Item 7. Material to Be Filed as Exhibits
Exhibit No. | Description |
10.1 | Share Purchase Agreement dated March 5, 2013 between Constantin Dietrich and Cameron Durrant |
Page 4
SIGNATURE
After reasonable inquiry and to the best of my knowledge and belief, I certify that the information set forth in this statement is true, complete and correct.
April 8, 2013 | |
Dated | |
/s/ Cameron Durrant | |
Signature | |
Cameron Durrant | |
Name/Title |
The original statement shall be signed by each person on whose behalf the statement is filed or his authorized representative. If the statement is signed on behalf of a person by his authorized representative (other than an executive officer or general partner of this filing person), evidence of the representatives authority to sign on behalf of such person shall be filed with the statement, provided, however, that a power of attorney for this purpose which is already on file with the Commission may be incorporated by reference.
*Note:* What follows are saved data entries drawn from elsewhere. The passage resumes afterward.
===== src/rtl/ac_walk_ctrl_pkg.sv =====
// ---------------------------------------------------------------------------
// ac_walk_ctrl_pkg
// Shared constants and types for the Aho-Corasick table-walk controller:
// state/character/address widths, goto "no transition" marker, root state,
// RAM read latency and the walk FSM state encoding.
// ---------------------------------------------------------------------------
package ac_walk_ctrl_pkg;

    localparam int STATE_W = 8;
    localparam int CHAR_W  = 4;
    localparam int ADDR_W  = STATE_W + CHAR_W;

    localparam logic [STATE_W-1:0] FAIL_CODE = 8'hFF;
    localparam logic [STATE_W-1:0] ROOT      = 8'h00;

    // Cycles between a RAM read strobe and valid read data.
    localparam int RAM_LAT = 1;

    typedef enum logic [2:0] {
        IDLE,
        G_RD,
        G_CHK,
        F_RD,
        F_CHK
    } ac_walk_st_t;

endpackage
The name and any title of each person who signs the statement shall be typed or printed beneath his signature.
Attention: Intentional misstatements or omissions of fact constitute Federal criminal violations (See 18 U.S.C. 1001).
NONE OF THE SECURITIES TO WHICH THIS PURCHASE AGREEMENT (THE AGREEMENT) RELATES HAVE BEEN REGISTERED UNDER THE UNITED STATES 1933 ACT OF 1933, AS AMENDED (THE 1933 ACT), OR ANY U.S. STATE SECURITIES LAWS, AND, UNLESS SO REGISTERED, NONE MAY BE OFFERED OR SOLD, DIRECTLY OR INDIRECTLY, IN THE UNITED STATES OR TO U.S. PERSONS (AS DEFINED HEREIN) EXCEPT IN ACCORDANCE WITH THE PROVISIONS OF REGULATION S UNDER THE 1933 ACT, PURSUANT TO AN EFFECTIVE REGISTRATION STATEMENT UNDER THE 1933 ACT, OR PURSUANT TO AN AVAILABLE EXEMPTION FROM, OR IN A TRANSACTION NOT SUBJECT TO, THE REGISTRATION REQUIREMENTS OF THE 1933 ACT AND IN EACH CASE ONLY IN ACCORDANCE WITH APPLICABLE STATE SECURITIES LAWS.
SHARE PURCHASE AGREEMENT
BETWEEN:
CAMERON DURRANT, a businessman
with a mailing address
of PO Box 423, Califon, NJ, 07830, USA
(the Vendor)
AND:
CONSTANTIN DIETRICH, a
businessman with a mailing
address of Seefeldstrasse 223- CH-2008
Zurich/ZHR, Switzerland
(the Purchaser)
WHEREAS:
A. The Vendor is the registered and beneficial owner of 4,250,000 shares (the Purchase Shares) of the common stock of PediatRx Inc. (the Company), a company incorporated under the laws of the State of Nevada;
B. The Vendor desires to sell the Purchase Shares to the Purchaser, and the Purchaser desires to purchase the Purchase Shares from the Vendor on the terms and conditions hereinafter set forth in this Agreement; and
C. The parties hereto desire to make certain representations, warranties and agreements in connection with the proposed purchase and sale of the Purchase Shares and to set forth various conditions to the transactions contemplated hereby.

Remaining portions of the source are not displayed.